(Extracted records)
== Segment start ==

===== src/core/tmr_skip_pkg.sv =====
// Shared constants and carrier types for the timer flag skip decoder
package tmr_skip_pkg;

   // Instruction word layout
   localparam int INSTR_W = 10;
   localparam logic [INSTR_W-1:0] OPC_SKIP_TIMER_A = 10'h280;
   localparam logic [INSTR_W-1:0] OPC_SKIP_TIMER_B = 10'h281;

   // Interrupt control register one and its gate bits
   localparam int IRQ_CTRL_W = 4;
   localparam int GATE_A_BIT = 2;
   localparam int GATE_B_BIT = 3;
   localparam logic [IRQ_CTRL_W-1:0] IRQ_CTRL_RST = 4'h0;

   // Register offsets (byte addresses)
   localparam logic [31:0] OFS_IRQ_CTRL = 32'h0000_0000;
   localparam logic [31:0] OFS_FLAGS    = 32'h0000_0004;
   localparam logic [31:0] OFS_STATUS   = 32'h0000_0008;

   // Field positions in the flag and status registers
   localparam int FLAG_A_BIT  = 0;
   localparam int FLAG_B_BIT  = 1;
   localparam int PEND_BIT    = 0;
   localparam int CNT_LSB     = 8;
   localparam int CNT_W       = 8;

   // AXI responses
   localparam logic [1:0] RESP_OKAY   = 2'h0;
   localparam logic [1:0] RESP_SLVERR = 2'h2;

   typedef struct packed {
      logic        awvalid;
      logic [31:0] awaddr;
      logic        wvalid;
      logic [31:0] wdata;
      logic [3:0]  wstrb;
      logic        bready;
      logic        arvalid;
      logic [31:0] araddr;
      logic        rready;
   } axil_req_t;

   typedef struct packed {
      logic        awready;
      logic        wready;
      logic        bvalid;
      logic [1:0]  bresp;
      logic        arready;
      logic        rvalid;
      logic [31:0] rdata;
      logic [1:0]  rresp;
   } axil_rsp_t;

   // Outcome of decoding one instruction word
   typedef struct packed {
      logic takeSkip;
      logic clrA;
      logic clrB;
   } skip_dec_t;

endpackage


===== src/core/timer_flag_skip.sv =====
// Timer flag skip sequencer with AXI4-Lite register access
`timescale 1ns/1ps

module timer_flag_skip (
   input  wire logic                             ref_clk,
   input  wire logic                             rst,
   input  tmr_skip_pkg::axil_req_t               axiReq,
   output tmr_skip_pkg::axil_rsp_t               axiRsp,
   input  wire logic                             instrValid,
   input  wire logic [tmr_skip_pkg::INSTR_W-1:0] instrWord,
   input  wire logic                             timerAEvent,
   input  wire logic                             timerBEvent,
   output logic                                  execValid,
   output logic [tmr_skip_pkg::INSTR_W-1:0]      execWord,
   output logic                                  execSquash,
   output logic                                  timerAIrqFlag,
   output logic                                  timerBIrqFlag
);

   typedef struct packed {
      logic                                  awHeld;
      logic [31:0]                           awAddr;
      logic                                  wHeld;
      logic [31:0]                           wData;
      logic [3:0]                            wStrb;
      tmr_skip_pkg::axil_rsp_t               rsp;
      logic [tmr_skip_pkg::IRQ_CTRL_W-1:0]   irqCtrl;
      logic                                  flagA;
      logic                                  flagB;
      logic                                  skipPending;
      logic [tmr_skip_pkg::CNT_W-1:0]        skipCount;
      logic                                  execValid;
      logic [tmr_skip_pkg::INSTR_W-1:0]      execWord;
      logic                                  execSquash;
   } state_t;

   state_t                  q;
   state_t                  d;
   tmr_skip_pkg::skip_dec_t dec;
   logic                    swClrA;
   logic                    swClrB;
   logic                    liveInstr;

   // Decode against the flags as they stand this cycle
   skip_decode u_dec (
      .instrWord        (instrWord),
      .irqControlRegOne (q.irqCtrl),
      .timerAIrqFlag    (q.flagA),
      .timerBIrqFlag    (q.flagB),
      .dec              (dec)
   );

   // Read data for one register offset
   function automatic logic [31:0] readReg(input logic [31:0] addr,
                                           input state_t      s);
      logic [31:0] v;
      v = 32'h0000_0000;
      if (addr == tmr_skip_pkg::OFS_IRQ_CTRL) begin
         v[tmr_skip_pkg::IRQ_CTRL_W-1:0] = s.irqCtrl;
      end else if (addr == tmr_skip_pkg::OFS_FLAGS) begin
         v[tmr_skip_pkg::FLAG_A_BIT] = s.flagA;
         v[tmr_skip_pkg::FLAG_B_BIT] = s.flagB;
      end else if (addr == tmr_skip_pkg::OFS_STATUS) begin
         v[tmr_skip_pkg::PEND_BIT] = s.skipPending;
         v[tmr_skip_pkg::CNT_LSB +: tmr_skip_pkg::CNT_W] = s.skipCount;
      end
      return v;
   endfunction

   // True for any offset that the block maps
   function automatic logic isMapped(input logic [31:0] addr);
      return (addr == tmr_skip_pkg::OFS_IRQ_CTRL) ||
             (addr == tmr_skip_pkg::OFS_FLAGS) ||
             (addr == tmr_skip_pkg::OFS_STATUS);
   endfunction

   // A skip-marked instruction is swallowed, so it may not act itself
   assign liveInstr = instrValid && !q.skipPending;

   // Next state: bus slave, flags and instruction sequencing
   always_comb begin
      d = q;
      swClrA = 1'b0;
      swClrB = 1'b0;

      // Write channel: address and data accepted in either order
      if (axiReq.bready && q.rsp.bvalid) begin
         d.rsp.bvalid = 1'b0;
      end
      if (axiReq.awvalid && q.rsp.awready) begin
         d.awHeld = 1'b1;
         d.awAddr = axiReq.awaddr;
      end
      if (axiReq.wvalid && q.rsp.wready) begin
         d.wHeld = 1'b1;
         d.wData = axiReq.wdata;
         d.wStrb = axiReq.wstrb;
      end
      if (d.awHeld && d.wHeld && !d.rsp.bvalid) begin
         d.awHeld = 1'b0;
         d.wHeld = 1'b0;
         d.rsp.bvalid = 1'b1;
         d.rsp.bresp = tmr_skip_pkg::RESP_OKAY;
         if (!isMapped(d.awAddr)) begin
            d.rsp.bresp = tmr_skip_pkg::RESP_SLVERR;
         end else if (d.awAddr == tmr_skip_pkg::OFS_IRQ_CTRL) begin
            if (d.wStrb[0]) begin
               d.irqCtrl = d.wData[tmr_skip_pkg::IRQ_CTRL_W-1:0];
            end
         end else if (d.awAddr == tmr_skip_pkg::OFS_FLAGS) begin
            // Write one to clear
            swClrA = d.wStrb[0] && d.wData[tmr_skip_pkg::FLAG_A_BIT];
            swClrB = d.wStrb[0] && d.wData[tmr_skip_pkg::FLAG_B_BIT];
         end
      end
      // Ready only while nothing is parked, so a beat is never dropped
      d.rsp.awready = !d.awHeld && !d.rsp.bvalid;
      d.rsp.wready = !d.wHeld && !d.rsp.bvalid;

      // Read channel: one read in flight, answered from registers
      if (axiReq.rready && q.rsp.rvalid) begin
         d.rsp.rvalid = 1'b0;
      end
      if (axiReq.arvalid && q.rsp.arready) begin
         d.rsp.rvalid = 1'b1;
         d.rsp.rdata = readReg(axiReq.araddr, q);
         d.rsp.rresp = isMapped(axiReq.araddr) ? tmr_skip_pkg::RESP_OKAY
                                               : tmr_skip_pkg::RESP_SLVERR;
      end
      d.rsp.arready = !d.rsp.rvalid;

      // One machine cycle per word; a swallowed word is issued marked and only clears the pending skip
      d.execValid = instrValid;
      if (instrValid) begin
         d.execWord = instrWord;
         d.execSquash = q.skipPending;
         d.skipPending = liveInstr && dec.takeSkip;
         if (liveInstr && dec.takeSkip) begin
            d.skipCount = q.skipCount + 8'h01;
         end
      end

      // Timer events win over any clear in the same cycle
      d.flagA = timerAEvent ||
                (q.flagA && !swClrA && !(liveInstr && dec.clrA));
      d.flagB = timerBEvent ||
                (q.flagB && !swClrB && !(liveInstr && dec.clrB));
   end

   // State register
   always_ff @(posedge ref_clk) begin
      if (rst) begin
         q <= '0;
         q.irqCtrl <= tmr_skip_pkg::IRQ_CTRL_RST;
      end else begin
         q <= d;
      end
   end

   // Outputs come straight from the state register
   assign axiRsp = q.rsp;
   assign execValid = q.execValid;
   assign execWord = q.execWord;
   assign execSquash = q.execSquash;
   assign timerAIrqFlag = q.flagA;
   assign timerBIrqFlag = q.flagB;
endmodule


===== src/core/skip_decode.sv =====
// Decoder for the two timer flag skip instructions
`timescale 1ns/1ps
module skip_decode (
   input  wire logic [tmr_skip_pkg::INSTR_W-1:0]    instrWord,
   input  wire logic [tmr_skip_pkg::IRQ_CTRL_W-1:0] irqControlRegOne,
   input  wire logic                                timerAIrqFlag,
   input  wire logic                                timerBIrqFlag,
   output tmr_skip_pkg::skip_dec_t                  dec
);

   logic isSkipA;
   logic isSkipB;
   logic gateA;
   logic gateB;

   // A set gate bit turns the instruction into a plain no-operation
   always_comb begin
      isSkipA = (instrWord == tmr_skip_pkg::OPC_SKIP_TIMER_A);
      isSkipB = (instrWord == tmr_skip_pkg::OPC_SKIP_TIMER_B);
      gateA   = irqControlRegOne[tmr_skip_pkg::GATE_A_BIT];
      gateB   = irqControlRegOne[tmr_skip_pkg::GATE_B_BIT];
      dec.clrA = isSkipA && !gateA && timerAIrqFlag;
      dec.clrB = isSkipB && !gateB && timerBIrqFlag;
      dec.takeSkip = dec.clrA || dec.clrB;
   end

endmodule


===== config.mk =====
export PLATFORM = sky130hd
export DESIGN_NAME = timer_flag_skip
export DESIGN_NICKNAME = d
export VERILOG_FILES = /design/src/core/tmr_skip_pkg.sv /design/src/core/timer_flag_skip.sv /design/src/core/skip_decode.sv
export SDC_FILE = /design/constraint.sdc
export NUM_CORES = 1
export LEC_CHECK = 0
export BUFFER_PORTS_ARGS = -buffer_cell sky130_fd_sc_hd__buf_2
export CAP_MARGIN = 20
export CORE_MARGIN = 5
export CORE_UTILIZATION = 40
export DETAILED_ROUTE_END_ITERATION = 12
export PLACE_DENSITY = 0.73
export SLEW_MARGIN = 25
export SYNTH_ARGS = -nofsm -noshare
export SYNTH_HDL_FRONTEND = slang
export SYNTH_HIERARCHICAL = 1
export SYNTH_SLANG_ARGS = --single-unit

===== constraint.sdc =====
create_clock -name ref_clk -period 2 [get_ports ref_clk]
set_input_delay 0.1 -clock ref_clk [delete_from_list [all_inputs] [get_ports ref_clk]]
set_output_delay 0.1 -clock ref_clk [all_outputs]
set_load 0.02 [all_outputs]

======== Word level (Yosys, flattened, before mapping) ========
Cells that the tools add are included.
word-level totals
  logic and storage cells ................. 102
  output and inout bits ................... 55
  register bits ........................... 118
  bits of input ports ..................... 120
operators by class
  equal/unequal tests ..................... 6
  $add $sub $neg .......................... 1
  reductions and logical operators ........ 46
  mux-type cells .......................... 26
operators by type and width
  operator              number
  $eq 32x3->1 const B   2
  $eq 32x4->1 const B   2
  $logic_not 32->1      2
  $mux 37               1
  $mux 35               1
  $mux 33               1
  $mux 8                3
  $logic_and 1x1->1     23
  $eq 10x10->1 const B  2
  $mux 1                15
  $logic_not 1->1       12
  $add 8x1->8 const B   1
  $mux 2                4
  $logic_or 1x1->1      7
  $reduce_and 4->1      1
  $mux 3                1
  $reduce_and 2->1      1

======== Depth between registers and ports, before layout ========
Gate-level depths: netlist of run 1.
  depth after elaboration ................. 11
  mapped depth ............................ 7
  mapped depth without buffers ............ 7

======== Cells and area by module ========
The synthesis of run 1 kept the hierarchy.
by module, submodules not included
  module           cells each  sequential area each (um^2)  area an instance (um^2)  times used
  timer_flag_skip  439         1701.6                       3768.6                   1
  skip_decode      8           0.0                          70.1                     1

======== Worst setup path before layout of run 1 ========
OpenSTA, ideal clock, no wires.
  path kind ............................... register -> register
  start point ............................. reg q, in the netlist timerAIrqFlag
  end point ............................... reg q[17] in the netlist's numbering
  setup time .............................. 128 ps
  arrival time ............................ 1934 ps
  path buffers ............................ 0
  required time ........................... 1872 ps
  stages on the path, launching flop included .. 8
  clock period less this slack ............ 2062 ps
  slack ................................... -62 ps
  cells stage by stage .................... dfxtp_1 > or3b_2 > a2111oi_2 > nand3b_1 > nor2_1 > nand3_1 > xor2_1 > nor2_1
RTL lines
  element          line                   RTL
  start, declared  timer_flag_skip.sv:37  state_t q;

======== Worst setup path in the final report of run 1 ========
  start point ............................. in axiReq[95] in the netlist's numbering
  end point ............................... reg q[24] in the netlist's numbering
between the ends
  cells in the longest elaborated chain, start to end .. 5
  elaborated cells between the ends (all ways) .. 7
  those cells by class .................... 2 x eq/ne; 1 x mux; 4 x reduce/logical
ends and longest elaborated chain
  element                                                 line                                                                  RTL
  start, declared                                         timer_flag_skip.sv:7                                                  input tmr_skip_pkg::axil_req_t axiReq,
  $mux 33 *                                               timer_flag_skip.sv:90                                                 if (axiReq.awvalid && q.rsp.awready) begin
  $eq 32x3->1 / $logic_not 32->1 (equally long branches)  timer_flag_skip.sv:73, timer_flag_skip.sv:72, timer_flag_skip.sv:106
  $logic_or 1x1->1                                        timer_flag_skip.sv:72                                                 return (addr == tmr_skip_pkg::OFS_IRQ_CTRL) ||
  $logic_or 1x1->1                                        timer_flag_skip.sv:73                                                 (addr == tmr_skip_pkg::OFS_FLAGS) ||
  $reduce_and 4->1 (no line) *                            --
Mark *: on every way between the ends. The rest lies on a longest branch, timed or not.
A chain may end at the register's enable or synchronous reset.

==> results of run 1 <==
## per-stage QoR
stage	power, W	worst slack, ns	area (µm²)	util	std cells
global placement	0.002292	0.02295	4290	0.4621	656
finish	0.003700	0.04999	4846	0.5220	699
CTS	0.003734	0.02734	4835	0.5208	703
global route	0.003871	0.004583	4846	0.5220	699
detailed placement	0.002307	-0.05371	4290	0.4621	656
floorplan	0.002182	0.01596	3919	-	468
## layout by cell type, fill, tap and decap left out, types with 7 or more instances in the layout
cell and n:
nor4_1 21, clkbuf_8 11, nor2b_1 7, nor2_1 41, a21oi_1 43, mux2i_1 15, a22oi_1 10, dlygate4sd3_1 27
nand3_1 10, conb_1 22, buf_2 117, buf_4 11, nand2_1 76, dfxtp_1 84
## worst max path at each step
stage / startpoint / to / slack [ns] / cells after the start
floorplan: timerAIrqFlag / q[17] / 0.02 / 7
global placement: timerAIrqFlag / q[17] / 0.02 / 7
detailed placement: timerAIrqFlag / q[19] / -0.05 / 7
CTS: instrWord[9] / q[19] / 0.03 / 9
global route: axiReq[93] / q[24] / 0.005 / 7
finish: axiReq[95] / q[24] / 0.05 / 7
## synthesized netlist by cell type, types with 2 or more instances
cell type	count	area (µm²)
dfxtp_1	85	1702
nand2_1	76	285.3
buf_4	51	382.9
a21oi_1	43	215.2
nor2_1	42	157.7
nor4_1	21	131.4
mux2i_1	15	150.1
a22oi_1	10	75.07
clkbuf_1	10	37.54
nand3_1	10	50.05
buf_1	9	33.78
nor2b_1	7	43.79
nand4_1	6	37.54
nor3_1	6	30.03
xor2_1	6	52.55
nand2b_1	5	31.28
nand3b_1	5	37.54
mux2_1	4	45.04
or3_1	3	18.77
a21o_1	2	15.01
a32oi_1	2	17.52
and2_1	2	12.51
nand4b_1	2	17.52
o41a_1	2	22.52
## area by class of cell
type / count / area, µm² / share of cell area
clock inverters: 5 / 82.58 / 0.01704
flip-flops and latches: 85 / 1703 / 0.3514
well taps: 129 / 161.4 / 0.03331
inverters: 1 / 3.754 / 0.0007746
repair buffers: 158 / 975.9 / 0.2014
multi-input cells: 310 / 1768 / 0.3648
clock buffers: 11 / 151.4 / 0.03124
## metal layers
| metal | routed length (µm) | up-vias | share of wire | GRT usage |
|---|---|---|---|---|
| li1 | - | 1702 | - | - |
| met1 | 4020 | 1589 | 0.40 | 0.1852 |
| met2 | 4984 | 134 | 0.50 | 0.3037 |
| met3 | 596 | 35 | 0.060 | 0.02806 |
| met4 | 365 | 0 | 0.037 | 0.09017 |
| met5 | 0 | - | 0 | 0 |
## worst register-to-register path, stage by stage (launching register included)
cell and delay, ns:
dfxtp_2 0.33, or3b_4 0.40, a2111oi_4 0.35, and2_1 0.26, nand4_1 0.14, xor2_1 0.17, nor2_1 0.05
## report_power, final
group / internal [W] / switching, W
logic: 0.000221 / 0.000303
registers: 0.00176 / 0.0000368
clock network: 0.000774 / 0.000605
total: 0.00276 / 0.000945
## repair_timing
item	in CTS	in global routing
setup buffers	1	0
endpoints found under the setup margin	3	7
hold endpoints to repair	30	0
resized for setup	1	7
pin swaps	1	6
hold buffers	30	0
## flip-flops by register name, summed over array words and instances, names as in the netlist
name / cells
q: 52
execWord: 10
timerBIrqFlag: 1
axiRsp: 19
execSquash: 1
execValid: 1
timerAIrqFlag: 1
## logic make-up (layout without fill, tap and decap cells)
group / count (synthesis) / in the layout
buffers and inverters: 73 / 175
xor gates and xnor gates: 7 / 7
DFF: 85 / 85
other: 1 / 22
adders and majority gates: 1 / 1
and+or+nand+nor: 195 / 195
AOI/OAI and AO/OA: 65 / 65
muxes: 20 / 20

== Segment end ==

Brief:
Copying word for word, give each line of the data above from the first one through the line containing "localparam int GATE_A_BIT = 2;", and nothing else.

Response for this exercise:
===== src/core/tmr_skip_pkg.sv =====
// Shared constants and carrier types for the timer flag skip decoder
package tmr_skip_pkg;

   // Instruction word layout
   localparam int INSTR_W = 10;
   localparam logic [INSTR_W-1:0] OPC_SKIP_TIMER_A = 10'h280;
   localparam logic [INSTR_W-1:0] OPC_SKIP_TIMER_B = 10'h281;

   // Interrupt control register one and its gate bits
   localparam int IRQ_CTRL_W = 4;
   localparam int GATE_A_BIT = 2;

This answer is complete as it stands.